Developmental Constraints on Vertebrate Genome Evolution

Constraints in embryonic development are thought to bias the direction of evolution by making some changes less likely, and others more likely, depending on their consequences on ontogeny. Here, we characterize the constraints acting on genome evolution in vertebrates. We used gene expression data from two vertebrates: zebrafish, using a microarray experiment spanning 14 stages of development, and mouse, using EST counts for 26 stages of development. We show that, in both species, genes expressed early in development (1) have a more dramatic effect of knock-out or mutation and (2) are more likely to revert to single copy after whole genome duplication, relative to genes expressed late. This supports high constraints on early stages of vertebrate development, making them less open to innovations (gene gain or gene loss).

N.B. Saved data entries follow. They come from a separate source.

===== src/rtl/move_unit_if.sv =====
// rtl/move_unit_if.sv - request/response bundle for the move execution unit
//
// Request side : in_valid, in_ready, op, a, imm, sel
// Response side: out_valid, out_ready, result, flags
// Modports     : master = requester/consumer, slave = the move unit
interface move_unit_if #(
    parameter int N      = 32,
    parameter int LANE_W = 8
);
    localparam int LANES = N / LANE_W;
    localparam int SW    = (LANES > 1) ? $clog2(LANES) : 1;

    logic              in_valid;
    logic              in_ready;
    logic [1:0]        op;
    logic [N-1:0]      a;
    logic [LANE_W-1:0] imm;
    logic [SW-1:0]     sel;
    logic              out_valid;
    logic              out_ready;
    logic [N-1:0]      result;
    logic [3:0]        flags;

    modport master (
        output in_valid, op, a, imm, sel, out_ready,
        input  in_ready, out_valid, result, flags
    );

    modport slave (
        input  in_valid, op, a, imm, sel, out_ready,
        output in_ready, out_valid, result, flags
    );
endinterface


===== src/rtl/move_unit.sv =====
// rtl/move_unit.sv - pipelined MOV/MVN/MOVZ/MOVK execution unit with NZCV flags
//
// Parameters: N (datapath width), LANE_W (immediate lane width, divides N),
//             STAGES (1..4, accept-to-output latency in cycles)
// Ports:
//   clk   - clock, rising edge
//   rst   - asynchronous active-high reset
//   bus   - move_unit_if.slave: in_valid/in_ready/op/a/imm/sel request,
//           out_valid/out_ready/result/flags response
//   busy  - any pipeline stage occupied
module move_unit #(
    parameter int N      = 32,
    parameter int LANE_W = 8,
    parameter int STAGES = 2
) (
    input  logic         clk,
    input  logic         rst,
    move_unit_if.slave   bus,
    output logic         busy
);
    localparam int LANES = N / LANE_W;
    localparam int SW    = (LANES > 1) ? $clog2(LANES) : 1;

    localparam logic [1:0] OP_MOV  = 2'b00;
    localparam logic [1:0] OP_MVN  = 2'b01;
    localparam logic [1:0] OP_MOVZ = 2'b10;
    localparam logic [1:0] OP_MOVK = 2'b11;

    logic [N-1:0] imm_placed;
    logic [N-1:0] lane_mask;
    logic [N-1:0] new_result;
    logic [3:0]   new_flags;

    // Lane decode by comparison: an out-of-range sel matches no lane, so
    // MOVZ yields zero and MOVK leaves a untouched without extra logic.
    always_comb begin
        imm_placed = '0;
        lane_mask  = '0;
        for (int l = 0; l < LANES; l++) begin
            if (bus.sel == SW'(l)) begin
                imm_placed[l*LANE_W +: LANE_W] = bus.imm;
                lane_mask[l*LANE_W +: LANE_W]  = '1;
            end
        end
    end

    always_comb begin
        new_result = bus.a;
        case (bus.op)
            OP_MOV:  new_result = bus.a;
            OP_MVN:  new_result = ~bus.a;
            OP_MOVZ: new_result = imm_placed;
            OP_MOVK: new_result = (bus.a & ~lane_mask) | imm_placed;
            default: new_result = bus.a;
        endcase
        new_flags = {new_result[N-1], (new_result == '0), 2'b00};
    end

    logic [STAGES-1:0] vld;
    logic [STAGES-1:0] adv;
    logic [N-1:0]      data [STAGES];
    logic [3:0]        flg  [STAGES];

    // Ready ripples back from the consumer: a stage may load when it is
    // empty or when its occupant moves on in the same cycle.
    always_comb begin
        adv = '0;
        adv[STAGES-1] = !vld[STAGES-1] || bus.out_ready;
        for (int k = STAGES - 2; k >= 0; k--) begin
            adv[k] = !vld[k] || adv[k+1];
        end
    end

    always_ff @(posedge clk or posedge rst) begin
        if (rst) begin
            vld[0]  <= 1'b0;
            data[0] <= '0;
            flg[0]  <= '0;
        end else if (adv[0]) begin
            vld[0] <= bus.in_valid;
            if (bus.in_valid) begin
                data[0] <= new_result;
                flg[0]  <= new_flags;
            end
        end
    end

    for (genvar k = 1; k < STAGES; k++) begin : g_stage
        always_ff @(posedge clk or posedge rst) begin
            if (rst) begin
                vld[k]  <= 1'b0;
                data[k] <= '0;
                flg[k]  <= '0;
            end else if (adv[k]) begin
                vld[k] <= vld[k-1];
                if (vld[k-1]) begin
                    data[k] <= data[k-1];
                    flg[k]  <= flg[k-1];
                end
            end
        end
    end

    assign bus.in_ready  = adv[0];
    assign bus.out_valid = vld[STAGES-1];
    assign bus.result    = data[STAGES-1];
    assign bus.flags     = flg[STAGES-1];
    assign busy          = |vld;
endmodule

===== src/flat_wrapper.sv =====
// flat-port wrapper written by rule: the top's interface ports become plain ports
module move_unit_flat 
#(
    parameter int N      = 32,
    parameter int LANE_W = 8,
    parameter int STAGES = 2
)
  (clk, rst, busy, bus_in_valid, bus_op, bus_a, bus_imm, bus_sel, bus_out_ready, bus_in_ready, bus_out_valid, bus_result, bus_flags);
  move_unit_if #(.N(N), .LANE_W(LANE_W)) bus_i ();
  input  logic clk;
  input  logic rst;
  output logic busy;
  input wire logic [$bits(bus_i.in_valid)-1:0] bus_in_valid;
  input wire logic [$bits(bus_i.op)-1:0] bus_op;
  input wire logic [$bits(bus_i.a)-1:0] bus_a;
  input wire logic [$bits(bus_i.imm)-1:0] bus_imm;
  input wire logic [$bits(bus_i.sel)-1:0] bus_sel;
  input wire logic [$bits(bus_i.out_ready)-1:0] bus_out_ready;
  output wire logic [$bits(bus_i.in_ready)-1:0] bus_in_ready;
  output wire logic [$bits(bus_i.out_valid)-1:0] bus_out_valid;
  output wire logic [$bits(bus_i.result)-1:0] bus_result;
  output wire logic [$bits(bus_i.flags)-1:0] bus_flags;
  assign bus_i.in_valid = bus_in_valid;
  assign bus_i.op = bus_op;
  assign bus_i.a = bus_a;
  assign bus_i.imm = bus_imm;
  assign bus_i.sel = bus_sel;
  assign bus_i.out_ready = bus_out_ready;
  assign bus_in_ready = bus_i.in_ready;
  assign bus_out_valid = bus_i.out_valid;
  assign bus_result = bus_i.result;
  assign bus_flags = bus_i.flags;
  move_unit #(.N(N), .LANE_W(LANE_W), .STAGES(STAGES)) u_core (.clk(clk), .rst(rst), .bus(bus_i), .busy(busy));
endmodule

===== config.mk =====
export PLATFORM = sky130hd
export DESIGN_NAME = move_unit_flat
export DESIGN_NICKNAME = d
export VERILOG_FILES = /design/src/rtl/move_unit_if.sv /design/src/rtl/move_unit.sv /design/src/flat_wrapper.sv
export SDC_FILE = /design/constraint.sdc
export NUM_CORES = 1
export LEC_CHECK = 0
export CAP_MARGIN = 20
export CORE_MARGIN = 2
export CORE_UTILIZATION = 54
export CTS_CLUSTER_SIZE = 24
export DETAILED_ROUTE_END_ITERATION = 6
export PLACE_DENSITY = 0.93
export SETUP_SLACK_MARGIN = 0.4
export SLEW_MARGIN = 15
export SYNTH_ARGS = -nofsm -noshare
export SYNTH_HDL_FRONTEND = slang
export SYNTH_SLANG_ARGS = --single-unit
export TNS_END_PERCENT = 20

===== constraint.sdc =====
create_clock -name clk -period 4.73 [get_ports clk]
set_input_delay 0.7095 -clock clk [delete_from_list [all_inputs] [get_ports clk]]
set_output_delay 0.7095 -clock clk [all_outputs]
set_load 0.05 [all_outputs]

# --- After elaboration in Yosys (flattened, before gate mapping) ---
# Cells that the tools add are included.
word_totals:
  ff_bits: 70
  output_inout_bits: 39
  elab_cells: 35
  inputBits: 48
classes:
  muxes: 9
  bitwise: 4
  reduce_logical: 10
  n_eq_ne: 6
op_table:
  columns: ["operator", "count"]
  rows:
  - ["one-hot mux 32 bit (4 select lines)", 1]
  - ["2-to-1 mux 8 bit", 8]
  - ["inverter 32 bit", 2]
  - ["AND 32 bit", 1]
  - ["zero test 32 bit", 1]
  - ["bitwise OR 32 bit", 1]
  - ["equality test 2 bit (second input constant)", 4]
  - ["equality test 2 x 1 -> 1 bit (second input constant)", 2]
  - ["zero test 2 bit", 2]
  - ["AND reduction 2 bit", 2]
  - ["zero test 1 bit", 2]
  - ["logical OR 1 bit", 2]
  - ["OR reduction 2 bit", 1]

# --- Longest topological paths before layout ---
logic_depth:
  ltp_word: 7
  ltp_mapped: 9
  ltp_nobuf: 6

# --- Worst setup path after synthesis ---
# No wires, ideal clock.
synth_path:
  path_kind: "input port to flip-flop"
  start: "in bus_op[1]"
  end: "reg u_core.flg[6] in the netlist's numbering"
  t_arrival_ps: 2666
  slack_ps: 1960
  cell_stages: 7
  required_ps: 4627
  setup_ps: 103
  n_path_buf: 1
  cell_sequence: "buf_4 -> or2_4 -> o21ai_4 -> a221o_1 -> or4_1 -> or4_1 -> o41ai_2"
synth_via:
  elab_chain_len: 3
  elab_cells_between_ends: 6
synth_lines:
  columns: ["item", "line", "rtl"]
  rows:
  - ["from (decl)", "flat_wrapper.sv:14", "input wire logic [$bits(bus_i.op)-1:0] bus_op;"]
  - ["equality test 2 bit, or another cell as far along", "move_unit.sv:49", "case (bus.op)"]
  - ["one-hot mux 32 bit (4 select lines) *", "move_unit.sv:49", null]
  - ["zero test 32 bit *", "move_unit.sv:56", "new_flags = {new_result[N-1], (new_result == '0), 2'b00};"]
  - ["to (decl)", "move_unit.sv:62", "logic [3:0] flg [STAGES];"]
# Mark *: on every way between the ends. The rest lies on a longest branch, timed or not.
# A chain may end at the register's enable or synchronous reset.

# --- Worst setup path after layout ---
# Ends and elaborated chain as after synthesis.

==> flow_metrics.env <==
export IMPL_worst_r2r_path_depth=6
export IMPL_crit_path_max_fanout=24
export IMPL_yosys_area_share_adder=0
export IMPL_clockBufferDepth=2
export IMPL_relSlewSlack=0.478
export IMPL_global_route_wire_length_before_repair_microns=14300
export IMPL_clock_sinks=68
export IMPL_post_cts_setup_buffer_count=0
export IMPL_critical_path_arrival_ns=3.83
export IMPL_grt_ovfl_total=0
export IMPL_most_common_library_cell_in_the_layout_ignoring_fill_and_taps="sky130_fd_sc_hd__clkdlybuf4s50_1"
export IMPL_grt_use_total=0.254
export IMPL_synthesis_instances=363
export IMPL_required_ns=4.98
export IMPL_yosys_warnings=0
export IMPL_synth_xor_area_share=0.0287
export IMPL_remaining_drc_errors=0
export IMPL_ys_top_cells_by_area="sky130_fd_sc_hd__dfrtp_1, sky130_fd_sc_hd__mux2_2, sky130_fd_sc_hd__buf_4"
export IMPL_fin_ws_ns=1.15
export IMPL_cts_htree_levels=3
export IMPL_async_reset_ff_frac=1.00
export IMPL_cells_on_worst_hold_path=2
export IMPL_endpoint_kind="flop"
export IMPL_worst_hold_start="u_core.data[53]"
export IMPL_area_delta_synth_final_pct=24.0
export IMPL_grt_pass1_vias=2845
export IMPL_num_nets_final=457
export IMPL_power_share_switching=0.358
export IMPL_finalSetupViolCount=0
export IMPL_drv_slew=0
export IMPL_clkSlewWorstSetupHoldPaths_ns=0.07
export IMPL_initialDrtViolationCount=174
export IMPL_r2r_setup_slack_ns=2.88
export IMPL_finalNonFillerCells=494
export IMPL_maxCapViolations=0
export IMPL_dominant_combinational_cell_family_by_area_after_synthesis="compound AO/OA/AOI/OAI gates"
export IMPL_ant_nets=0
export IMPL_drive_gt1_frac=0.186
export IMPL_proportion_of_netlist_area_held_by_the_largest_area_contributor=0.465
export IMPL_place_inst=478
export IMPL_synth_largest_area_cell="sky130_fd_sc_hd__dfrtp_1"
export IMPL_tritoncts_num_buffers=9
export IMPL_die_width_microns=86.4
export IMPL_maxClockFrequency_mhz=280
export IMPL_postCtsResizedCells=0
export IMPL_vdd_drop_max_mv=0.345
export IMPL_most_common_layout_cells="sky130_fd_sc_hd__clkdlybuf4s50_1, sky130_fd_sc_hd__dfrtp_1, sky130_fd_sc_hd__mux2_2, sky130_fd_sc_hd__nand2_1, sky130_fd_sc_hd__o21ai_0"
export IMPL_firstDrtPassIters=5
export IMPL_status="finished, final reports clean"
export IMPL_drt_wl_total_microns=8920
export IMPL_synth_area_mux_share=0.135
export IMPL_grt_start_max_net_pins=55
export IMPL_io_pin_count=87
export IMPL_dpl_hpwl_microns=6520
export IMPL_period_share=0.756
export IMPL_rsz_0062_raised_after_global_routing="no"
export IMPL_vias=2868
export IMPL_hold_buffers=0
export IMPL_timing_hold_worst_endpoint="u_core.data[53]"
export IMPL_fillCellCount=536
export IMPL_globalplace_congestion=0.891
export IMPL_number_of_antenna_violations_at_the_first_check_in_global_routing=0
export IMPL_yosys_register_bits=68
export IMPL_synth_cell_area_sq_um=3660
export IMPL_synth_area_per_cell_sq_um=10.1
export IMPL_power_combinational_fraction=0.353
export IMPL_rows=30
export IMPL_floorplan_die_area_sq_um=7460
export IMPL_num_antenna_cells=0
export IMPL_wl_per_cell_microns=18.1
export IMPL_via_to_cell_ratio=5.81
export IMPL_worst_r2r_endpoint="u_core.flg[6]"
export IMPL_start_to_end_type_of_the_worst_setup_path="in -> reg"
export IMPL_dp_worst_setup_slack_ns=0.804
export IMPL_setup_tns_ns=0
export IMPL_tritoncts="done"
export IMPL_clock_insertion_delay_worst_skew_ns=0.35
export IMPL_synth_seq_area_share=0.465
export IMPL_worst_setup_path_start_kind="input pin"
export IMPL_cell_internal_power_mw=1.35
export IMPL_r2r_start="u_core.bus.out_valid"
export IMPL_cellLeakagePower_nw=1.90
export IMPL_p_switching_mw=0.754
export IMPL_number_of_enable_type_register_cells_in_the_synthesized_netlist=0
export IMPL_ys_dominant_reg_cell="sky130_fd_sc_hd__dfrtp_1"
export IMPL_synth_compound_gate_area_share=0.141
export IMPL_effective_utilization_at_floorplan=0.548
export IMPL_final_setup_skew_ns=0.00484
export IMPL_core_sq_um=6680
export IMPL_clock_tree_root_cell="sky130_fd_sc_hd__clkbuf_8"
export IMPL_timing_hold_violations_final=0
export IMPL_synth_simple_area_share=0.128
export IMPL_synth_distinct_cells=45
export IMPL_final_min_clock_period_ns=3.58
export IMPL_class_of_the_tightest_hold_or_removal_check="reg -> reg"
export IMPL_power_sequential_fraction=0.364
export IMPL_powerDensity_nw_per_um2=464
export IMPL_tightestPinTransition_ns=0.780
export IMPL_die_height_microns=86.4
export IMPL_io_buffers=84
export IMPL_p_clk_frac=0.283
==> power by group through the flow <==
stage / registers [mW] / logic (mW) / clock network, mW
CTS: 0.767 / 0.748 / 0.603
global placement: 0.770 / 0.731 / 0
finish: 0.766 / 0.744 / 0.595
detailed placement: 0.778 / 0.746 / 0
floorplan: 0.756 / 0.610 / 0
global route: 0.781 / 0.787 / 0.629
==> through the flow <==
step	utilization	hold slack [ns]	total power, mW	instance area (sq um)
after global placement	0.642	0.458	1.50	4290
after CTS	0.680	0.482	2.12	4540
after floorplan	-	0.444	1.37	3670
after detailed placement	0.642	0.466	1.52	4290
final	0.680	0.480	2.11	4540
after global routing	0.680	0.517	2.20	4540
==> how the worst max path moves through the flow <==
stage               from             to  slack (ns)  depth (start not counted)
2_1_floorplan  bus_op[1]  u_core.flg[6]        1.96                          7
3_3_place_gp   bus_op[1]  u_core.flg[6]        0.88                          8
3_5_place_dp   bus_op[1]  u_core.flg[6]        0.80                          8
4_1_cts        bus_op[1]  u_core.flg[6]        1.16                          8
5_1_grt        bus_op[1]  u_core.flg[6]        1.02                          8
6_report       bus_op[1]  u_core.flg[6]        1.15                          8
==> registers in the layout (all words and copies together) (netlist names) <==
name,cells
u_core.bus.flags,2
u_core.bus.out_valid,1
u_core.bus.result,31
u_core.data,32
u_core.flg,1
u_core.vld,1
==> synth_stat cells (all sizes together), types with 6 or more instances <==
| library cell | instances |
|---|---|
| mux2 | 44 |
| a21oi | 13 |
| a31oi | 6 |
| nand3 | 9 |
| o21ai | 30 |
| buf | 46 |
| clkbuf | 10 |
| dfrtp | 68 |
| nand2b | 6 |
| nand2 | 42 |
| a221oi | 10 |
| nor2 | 25 |
| xor2 | 11 |
==> cell type report <==
cell class / count / area (sq um) / area share
Clock inverter: 6 / 111 / 0.0245
Inverter: 2 / 7.51 / 0.00165
Clock buffer: 10 / 138 / 0.0303
Tap cell: 80 / 100 / 0.0220
Sequential cell: 68 / 1700 / 0.375
Multi-Input combinational cell: 238 / 1600 / 0.352
Timing Repair Buffer: 90 / 886 / 0.195
==> layer usage <==
metal | global-route usage | vias up | routed length [microns]
met5 | 0 | - | 0
met4 | 0.121 | 0 | 248
li1 | - | 1342 | -
met3 | 0.0552 | 24 | 741
met1 | 0.346 | 1351 | 3810
met2 | 0.387 | 151 | 4120
==> worst max-delay path, cell delays in order <==
cell	delay [ns]
sky130_fd_sc_hd__clkdlybuf4s50_1	0.98
sky130_fd_sc_hd__nand2b_1	0.19
sky130_fd_sc_hd__buf_4	0.25
sky130_fd_sc_hd__nor2_1	0.07
sky130_fd_sc_hd__a221o_1	0.28
sky130_fd_sc_hd__or4_1	0.50
sky130_fd_sc_hd__or4_1	0.51
sky130_fd_sc_hd__o41ai_2	0.33
==> kinds of logic (layout without fill, tap and decap cells) <==
family | count (synthesis) | in the layout
compound gates | 79 | 79
xor+xnor | 12 | 12
buf+inv | 58 | 108
flops | 68 | 68
mux | 44 | 44
other cells | 1 | 2
simple gates | 101 | 101
Note: power is estimated with default switching activity, not from simulation.
==> RTL edit: new RTL, same flow settings <==
`STAGES` is set to 2 in 2 places; all go to 1.
--- a/src/rtl/move_unit.sv
+++ b/src/rtl/move_unit.sv
@@ -11,7 +11,7 @@
 module move_unit #(
     parameter int N      = 32,
     parameter int LANE_W = 8,
-    parameter int STAGES = 2
+    parameter int STAGES = 1
 ) (
     input  logic         clk,
     input  logic         rst,
--- a/src/flat_wrapper.sv
+++ b/src/flat_wrapper.sv
@@ -3,7 +3,7 @@
 #(
     parameter int N      = 32,
     parameter int LANE_W = 8,
-    parameter int STAGES = 2
+    parameter int STAGES = 1
 )
   (clk, rst, busy, bus_in_valid, bus_op, bus_a, bus_imm, bus_sel, bus_out_ready, bus_in_ready, bus_out_valid, bus_result, bus_flags);
   move_unit_if #(.N(N), .LANE_W(LANE_W)) bus_i ();
Behaviour: not the same (Yosys sat finds a counterexample within 4 cycles, from zero or initial values and one cycle with rst high).
==> RTL edit against the unedited design <==
- routed wire length is 29% lower
- fmax is 4.1% higher
- critical path type unchanged
- total power is 52% lower
- critical endpoint is now u_core.bus.flags[2]
- design area is 35% lower
- worst setup slack better by 0.14 ns
- sequential cell count is 34 lower
- area after synthesis is 43% lower
- largest cell class is now multi-input combinational cells
- sequential share of layout area is 8.7 points lower
==> RTL edit: results (changes against the unedited design) <==
stage,metric,value,unit,change
grt,grt_usage,30.81,%,+5.4 points
place,placed_cell_area,2870,um2,-33%
grt,grt_use_met2,48.86,%,+10 points
place,dp_hpwl,4.652,mm,-29%
timing,slew-limit-headroom,37.59,%,-10 points
critical_path,r2r_slack,3.07,ns,+0.19 ns
timing,max_freq,291.1,MHz,+4.1%
routing,drtIter0Drc,280,,+61%
grt,grt_util_met1,39.49,%,+4.9 points
final_layout,seq_area,850.8,um2,-50%
routing,viasPerCell,6.005,,+3.4%
clock_network,cts_made_buffers,5,,-4
timing,clock_skew,0.01053,ns,+0.005694 ns
synth,synthTopCellsByCount,"49 x nand2_1, 34 x dfrtp_1, 34 x o21ai_0",,
final_layout,inv_count,1,,-1
final_layout,drive_gt1_share,8.333,%,-10 points
place,placedCellCount,366,,-23%
synth,yosys-top-cells-area,"dfrtp_1 41%, nand2_1 8.8%, o21ai_0 8.2%, o22ai_1 4.2%, a21oi_1 4.1%",,
floorplan,die_w,66.08,um,-23%
synth,synthDistinctLibCells,38,,-16%
grt,grt_pass1_wl,9.756,mm,-32%
final_layout,bufAreaShareNonClock,28.98,%,+9.5 points
synth,netlist_instances,251,,-31%
routing,wire_per_inst,17.08,um,-5.5%
routing,vias,2234,,-22%
final_layout,n_fill_cell,266,,-50%
critical_path,worstReg2RegStart,u_core.bus.out_valid,,
critical_path,cp_slowest_stage_delay,1.08,ns,+0.10 ns
clock_network,h-tree-depth,2,,-1
final_layout,n_all_buffers,86,,-4.4%
clock_network,worstSkewPairLatency,0.30,ns,-0.05 ns
final_layout,clock_area_share,2.797,%,-2.7 points
final_layout,multi_input_area,1100,um2,-31%
run_status,status,completed,,
min_path,holdCritStartpoint,u_core.bus.result[12],,
-- RTL edit: kinds of logic (layout without fill, tap and decap cells) --
logic type / count (synthesis) / in the layout / share of synthesized area, %
xor+xnor: 7 / 7 / 2.947
compound gates: 88 / 88 / 26.64
mux: 3 / 3 / 1.623
other cells: 1 / 2 / 0.1802
buf+inv: 21 / 93 / 6.434
simple gates: 97 / 97 / 21.29
flops: 34 / 34 / 40.89
-- RTL edit: power by group --
part	switching, W	internal, W	leakage (nW)
sequential	0.0000237	0.000334	0.427
combinational	0.000290	0.000158	0.710
clock	0.000101	0.000112	0.0431
-- RTL edit: worst reg2reg max path, cell delays in order, from the launching register on --
cell and delay (ns):
dfrtp_1 0.39, nand2b_1 0.17, nand2_1 0.11, nor4_1 0.28
nand4_1 0.12, nor4_1 0.31, a32o_1 0.23
-- RTL edit: routing by layer --
metal,vias to the layer above,wire (um)
met1,1015,2600
met2,146,3047
met3,18,561
met4,0,144
met5,-,0
li1,1055,-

Results are robust to different sources of data—gene expression from microarrays, ESTs, or in situ hybridizations; and mutants from directed KO, transgenic insertions, point mutations, or morpholinos. We determine the pattern of these constraints, which differs from the model used to describe vertebrate morphological conservation (“hourglass” model). While morphological constraints reach a maximum at mid-development (the “phylotypic” stage), genomic constraints appear to decrease in a monotonous manner over developmental time. Because embryonic development must proceed correctly for an animal to survive, changes in evolution are constrained according to their effects on development. Changes that disrupt development too dramatically are thus rare in evolution. While this has been long observed at the morphological level, it has been more difficult to characterize the impact of such constraints on the genome. In this study, we investigate the effect of gene expression over vertebrate developmental time (from early to late development) on two main features: the gravity of mutation effects (i.e., is removal of the gene lethal?) and the propensity of the gene to remain in double copy after a duplication. We see that both features are consistent, in both zebrafish and mouse, in indicating a strong effect of constraints, which are progressively weaker towards late development, in early development on the genome.